Graveside services for Carolyn Long, a lyric soprano who sang in concerts, operettas and operas here and abroad during the late 1940s and early 1950s, then taught voice in Washington until she retired about 10 years ago, will be held at 1 p.m. today at the Dorchester Memorial Park in Cambridge.
Miss Long, who was 76, died Oct. 3 at Mallard Bay Nursing Home in Cambridge of complications after surgery. She moved from Bethesda to Cambridge about five years ago.
The former Carolyn Creighton was a native of Cambridge and a graduate of the Cambridge High School and the Peabody Conservatory, where she was awarded scholarships and cited as the best voice student at her graduation.
She sang in operettas and with the Baltimore Symphony Orchestra before moving to St. Louis.
After marrying Hugh-Blair Long of Virginia, she sang as Miss Carolyn Long and continued using the name both professionally and privately after her marriage ended in divorce.

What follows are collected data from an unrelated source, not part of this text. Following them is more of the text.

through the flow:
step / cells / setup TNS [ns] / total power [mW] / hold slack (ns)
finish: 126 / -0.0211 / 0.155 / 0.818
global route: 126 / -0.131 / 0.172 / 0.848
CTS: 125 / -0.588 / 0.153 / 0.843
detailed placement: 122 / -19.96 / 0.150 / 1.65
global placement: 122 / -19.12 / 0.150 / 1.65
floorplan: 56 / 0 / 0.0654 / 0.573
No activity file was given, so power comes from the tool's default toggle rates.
File: flow/constraint.sdc
current_design ELA

set clk_period 4.7
set clk_io_pct 0.2

create_clock -name clk0 -period $clk_period [get_ports {clk}]

set non_clock_inputs [all_inputs -no_clocks]
set_input_delay [expr $clk_period * $clk_io_pct] -clock clk0 $non_clock_inputs
set_output_delay [expr $clk_period * $clk_io_pct] -clock clk0 [all_outputs]
File: flow/run.sh
#!/bin/bash
# OpenROAD 26Q1-2900-gdf79404cd8, Yosys 0.63+post, stock flow scripts
make -C /OpenROAD-flow-scripts/flow DESIGN_CONFIG=/design/flow/config.mk WORK_HOME=/design/flow/orfs finish
File: flow/design.v
`timescale 1ns/10ps
module ELA(clk, rst, in_data, data_rd, req, wen, addr, data_wr, done);
	input			clk;
	input			rst;
	input		 [7:0]	in_data;
	input		 [7:0]	data_rd;
	output	     reg        req;
	output	     reg	wen;
	output	     reg [9:0]	addr;
	output           [7:0]	data_wr;
	output       	        done;
reg  [2:0] state ;
reg  [4:0] x , y;
wire [9:0] position ;
assign position =   x  +  (y << 5);   
assign  done = (x == 1 && y == 31 )? 1 : 0;
reg  [7:0] data[4:0];
reg [8:0] data1,data2;
assign data_wr = ( data1 + data2 )>> 1;
reg  [7:0]min;
wire [7:0]min2;
reg  [7:0]temp;
assign min2 =(data_rd >temp)? data_rd - temp : temp - data_rd ;
always@(posedge clk , posedge rst)begin
if(rst == 1)begin
state <= 0;
x <= 0;
y <= 0;
end
else begin 
     case(state)
       0:begin
         req <= 1;
         wen <= 0;
         state <= state + 1; 
         end
       1:begin   
         req <= 0 ;
         wen <= 1 ; 
         addr    <= position ;
         data1   <= in_data  ;
         data2   <= in_data  ;
         x <= x + 1;
         if( y == 30 && x == 31)begin     		
              y <= 1 ;
              state <= state + 1;     
         end
         else if( x == 31) begin
              y <= y + 2;
              state <= state - 1 ;    
         end
         end
       2:begin     
         wen  <= 0 ;
         addr <= position + 32 ;
         state <= state + 1 ;  
         end
       3:begin
         addr <= position - 32 ;
         data[3] <= data_rd ;
         state <= state + 1 ;
         temp <= data_rd;    
         end
       4:begin
          data1 <= data[3];
          data2 <= data_rd;     
         if(x == 0 || x == 31)begin
              wen <= 1 ;
              addr <= position ;
              x <= x + 1;
              data[2] <= data[3];
              data[0] <= data_rd;     
              state <= state - 2 ;
              if(x == 31)
                 y <= y + 2;
         end  
         else begin
              wen <= 0;
              addr <= position + 33 ;
              data[1] <= data_rd ;
              state <= state + 1 ;
              min <= min2;     
              temp <= data[0]; 
         end
         end
       5:begin
         addr <= position - 31 ;
         data[4] <= data_rd ;
         state <= state + 1 ;
         temp <= data[2]; 
         if(min2 < min)begin       
                data1 <= data[0];
                data2 <= data_rd;   
                min <= min2;        
              end
         end
       6:begin
         wen <= 1 ;
         addr <= position ;
         if(min2 < min)begin      
               data1 <= data[2];
               data2 <= data_rd;      
         end
         data[0] <= data[1];
         data[2] <= data[3];
         data[3] <= data[4];   
         temp    <= data[4];  
         x <= x + 1 ;
         state <= state - 2 ;
         end
    endcase 
end   
end  
endmodule
File: flow/config.mk
export PLATFORM = sky130hd
export DESIGN_NAME = ELA
export DESIGN_NICKNAME = ELA
export VERILOG_FILES = /design/flow/design.v
export SDC_FILE = /design/flow/constraint.sdc
export NUM_CORES = 4
export LEC_CHECK = 1
export CORE_UTILIZATION = 40
==> run_results.csv <==
group,metric,value,unit
clock_tree,clock_tree.root_cell,"clkbuf_16",
die,die_x,121.7,microns
synth,synthCells,556,
critical_path,start_kind,"input port",
cells_and_area,layout-drive-gt1-share,0.1266,
route,met2_length,5518,microns
synth,synth_cell_types,58,
clock_tree,clkLatencyLatePin,350,ps
route,wl_met3,1252,microns
sta,final.setup.tns,0,ps
sta,worst_pin_slew,934.5,ps
power_and_ir_drop,combPwrFrac,0.101,
critical_path,worstPathMaxFanout,8,
power_and_ir_drop,p_seq_frac,0.502,
critical_path,reg2reg_from,"temp[0]$_DFFE_PP_",
power_and_ir_drop,internal_power,1470,uW
critical_path,regToRegSetupSlack,950,ps
synth,edf_count,84,
critical_path,crit_end,"data2[2]$_DFFE_PP_",
power_and_ir_drop,p_clk_frac,0.397,
clock_tree,htreeDepth,3,
sta,finalHoldViolations,0,
critical_path,end_kind,"flop",
sta,fin_crit_sh,0.9638,
clock_tree,cts.sinks,97,
place,port_buffers,38,
synth,ys_seq_frac,0.4973,
sta,post-route-min-period,4530,ps
critical_path,crit_start,"data_rd[0]",
power_and_ir_drop,p_leak,0.002790,uW
grt,grt_pass1_vias,4066,
hold_path,hold_class,"reg2reg",
die,std_cell_rows,43,
synth,ys_area,5727,sq um
power_and_ir_drop,switching_share,0.2236,
synth,async_flop_share,0.1340,
critical_path,critical_path_required,4760,ps
sta,slew_headroom,0.3747,
sta,holdWs,454.1,ps
run,drv_cap,0,
route,drt_first_iter_violations,274,
synth,syn-cell-area,5727,sq um
critical_path,r2r-end,"data2[2]$_DFFE_PP_",
grt,grt_max_degree,30,
synth,yosysCellCount,556,
place,hpwl,9632,microns
route,dr.pass1.iters,5,
sta,rsz0062_at_grt,"false",
route,vias_per_cell,5.373,
sta,setup_viol,0,
grt,gr-total-overflow,0,
route,wl,13120,microns
die,core_area,13930,sq um
synth,synthFlopType,"edfxtp_1",
synth,ys_ff,97,
die,boundaryPins,39,
clock_tree,numCtsBuffers,9,
clock_tree,clockBufferDepth,2,
power_and_ir_drop,ir_drop,0.1898,mV
critical_path,reg2regPathDepth,16,
sta,slew_violations,0,
power_and_ir_drop,p_switching,423.5,uW
critical_path,critPathArrivalTime,4590,ps
synth,syn_area_per_cell,10.30,sq um
grt,grt.total_usage,0.1951,
outcome,status,"complete, no violations",
run,warnings,41,
route,met1_length,6134,microns
route,top_layer,"met4",
cells_and_area,areaGrowthSynthToFinish,20.43,%
power_and_ir_drop,p_per_area,274.6,nW/um^2
route,antennaDiodeCount,0,
die,dieHeight,121.7,microns
die,fp_util,0.4110,
sta,max_freq,220.8,MHz
grt,grt_pass1_wl,21130,microns
route,wire_per_inst,16.16,microns
route,drc,0,
grt,antenna_found_initial,0,
route,drtAntennaViolNets,0,
die,die_area,14800,sq um
place,gp_congestion,0.9044,
clock_tree,tritoncts,"done",
critical_path,crit_type,"in2reg",
sta,fin_skew,8.471,ps
synth,ys_warn_count,2,
route,dr_total_vias,4363,
clock_tree,cts.clk_slew.worst_paths,60,ps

Moving to St. Louis, she sang at military posts during World War II and appeared at Carnegie Hall with the U.S. Army Band.

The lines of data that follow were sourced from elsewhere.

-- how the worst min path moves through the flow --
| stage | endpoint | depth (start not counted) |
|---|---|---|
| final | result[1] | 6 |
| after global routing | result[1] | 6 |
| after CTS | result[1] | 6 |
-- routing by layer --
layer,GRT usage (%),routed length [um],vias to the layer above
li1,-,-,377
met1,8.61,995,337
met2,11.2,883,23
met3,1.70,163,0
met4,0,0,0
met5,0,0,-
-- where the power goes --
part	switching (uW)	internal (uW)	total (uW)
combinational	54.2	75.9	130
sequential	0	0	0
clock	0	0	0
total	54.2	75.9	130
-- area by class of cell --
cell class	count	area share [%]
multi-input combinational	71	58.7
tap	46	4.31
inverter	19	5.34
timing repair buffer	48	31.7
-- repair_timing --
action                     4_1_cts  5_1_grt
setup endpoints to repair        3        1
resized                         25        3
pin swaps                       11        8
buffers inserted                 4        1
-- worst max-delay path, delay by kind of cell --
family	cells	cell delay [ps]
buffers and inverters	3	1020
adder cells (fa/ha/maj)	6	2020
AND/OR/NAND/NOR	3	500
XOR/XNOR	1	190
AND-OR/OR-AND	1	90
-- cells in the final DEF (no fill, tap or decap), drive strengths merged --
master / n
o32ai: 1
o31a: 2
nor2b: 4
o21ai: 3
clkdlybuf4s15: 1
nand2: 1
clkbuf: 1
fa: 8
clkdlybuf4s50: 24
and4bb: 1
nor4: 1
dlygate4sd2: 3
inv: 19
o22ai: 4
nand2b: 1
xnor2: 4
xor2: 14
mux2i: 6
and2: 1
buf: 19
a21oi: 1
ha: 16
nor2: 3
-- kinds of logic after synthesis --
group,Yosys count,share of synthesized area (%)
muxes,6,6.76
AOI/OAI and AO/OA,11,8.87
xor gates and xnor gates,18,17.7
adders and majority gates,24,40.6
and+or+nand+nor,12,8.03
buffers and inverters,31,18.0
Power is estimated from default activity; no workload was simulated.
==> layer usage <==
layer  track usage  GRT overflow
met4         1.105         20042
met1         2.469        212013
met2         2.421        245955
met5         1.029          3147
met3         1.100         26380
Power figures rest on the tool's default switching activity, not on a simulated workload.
==> run.sh <==
#!/bin/bash
# OpenROAD 26Q1-2900-gdf79404cd8, Yosys 0.63+post, stock flow scripts
make -C /OpenROAD-flow-scripts/flow DESIGN_CONFIG=/design/flow/config.mk WORK_HOME=/design/flow/orfs finish
==> constraint.sdc <==
current_design asynchronous_fifo

set clk_period 10.3
set clk_io_pct 0.2

create_clock -name clk0 -period $clk_period [get_ports {rclk}]
create_clock -name clk1 -period $clk_period [get_ports {wclk}]

set non_clock_inputs [all_inputs -no_clocks]
set_input_delay [expr $clk_period * $clk_io_pct] -clock clk0 $non_clock_inputs
set_output_delay [expr $clk_period * $clk_io_pct] -clock clk0 [all_outputs]
==> config.mk <==
export PLATFORM = sky130hd
export DESIGN_NAME = asynchronous_fifo
export DESIGN_NICKNAME = asynchronous_fifo
export VERILOG_FILES = /design/flow/design.v
export SDC_FILE = /design/flow/constraint.sdc
export NUM_CORES = 4
export LEC_CHECK = 1
export CORE_UTILIZATION = 40
==> design.v <==
module asynchronous_fifo #(
    parameter DATA_SIZE = 8,
    parameter ADDR_SIZE = 6
) (
    input  logic winc, wclk, wrst,
    input  logic rinc, rclk, rrst,
    input  logic [DATA_SIZE-1:0] wData,
    output logic [DATA_SIZE-1:0] rData,
    output logic wFull, rEmpty, wHalfFull, rHalfEmpty
);
    logic [ADDR_SIZE-1:0] waddr, raddr;    
    logic [ADDR_SIZE:0] g_wptr, g_rptr;  
    logic [ADDR_SIZE:0] g_wptr_sync, g_rptr_sync;  
    logic [ADDR_SIZE:0] wptr, rptr;       
    logic [ADDR_SIZE:0] wptr_s, rptr_s;  
    fifo_mem #(DATA_SIZE, ADDR_SIZE) fifo_mem_inst (.wclk(wclk), .w_en(winc), .rclk(rclk), .r_en(rinc), .b_wptr(wptr), .b_rptr(rptr), .data_in(wData), .full(wFull), .empty(rEmpty), .data_out(rData));
    synchronizer #(ADDR_SIZE) synchronizer_r2w_inst (.clk(rclk), .rst_n(rrst), .d_in(g_rptr), .d_out(g_rptr_sync));
    synchronizer #(ADDR_SIZE) synchronizer_w2r_inst (.clk(wclk), .rst_n(wrst), .d_in(g_wptr), .d_out(g_wptr_sync));
    rptr_handler #(ADDR_SIZE) rptr_handler_inst (.rclk(rclk), .rrst_n(rrst), .r_en(rinc), .g_wptr_sync(g_wptr_sync), .b_rptr(rptr), .g_rptr(g_rptr), .empty(rEmpty), .half_empty(rHalfEmpty));
    wptr_handler #(ADDR_SIZE) wptr_handler_inst (.wclk(wclk), .wrst_n(wrst), .w_en(winc), .g_rptr_sync(g_rptr_sync), .b_wptr(wptr), .g_wptr(g_wptr), .full(wFull), .half_full(wHalfFull));
endmodule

After the war, she sang with the St. Louis grand opera company, then signed up with Columbia Artists Management.
In addition to appearing on the radio program "Harvest of Stars," she toured with the Strauss Festival, sang in musicals in Vancouver, British Columbia, appeared in a series of pop concerts in New Orleans with Mario Lanza, appeared with the Chicago Opera Guild and sang in 31 performances of 11 operas in Cincinnati with Ezio Pinza. She sang at a dinner given by Vice President Alben Barkley for President Harry S. Truman, and, in 1952 and 1953, toured with the Gershwin Festival.
In addition to the Baltimore Symphony, she sang with the Philadelphia Orchestra, the National Symphony and others.
In 1954, she went to Italy to study and appeared in eight operas there. Poor health forced her to stop touring. She settled in the Washington area, where she taught voice privately and at American University until her retirement.
On visits to Cambridge over the years, she sang with church choirs and in benefits.
Her survivors include several cousins. The family suggested memorial contributions to the Peabody Conservatory of Music.
Cmdr. Roy Reynolds
Retired naval officer
A memorial service for retired Navy Cmdr. Roy S. Reynolds, a former resident of Upper Marlboro, will be held at 10 a.m. tomorrow in the chapel of the Navy Yard in Washington.
Commander Reynolds, who was 61 and had lived in Arlington, Va., since 1988, died Thursday of heart ailments in a hospital there.
He retired from the Navy Yard in 1977 after serving in the Navy since 1951.
Born in New York, he was a 1951 graduate of Dartmouth College, where he was in the Naval Reserve Officers' Training Corps.
His duty included command of the Floyd County, a landing ship tank in the Pacific, and of the Albert David, a destroyer escort.
He also served at shore stations in the United States and at NATO headquarters in Brussels, Belgium.
He served on a destroyer in the Korean War and went to Vietnam twice, first as a staff member of the Military Assistance Command and then as a destroyer escort captain.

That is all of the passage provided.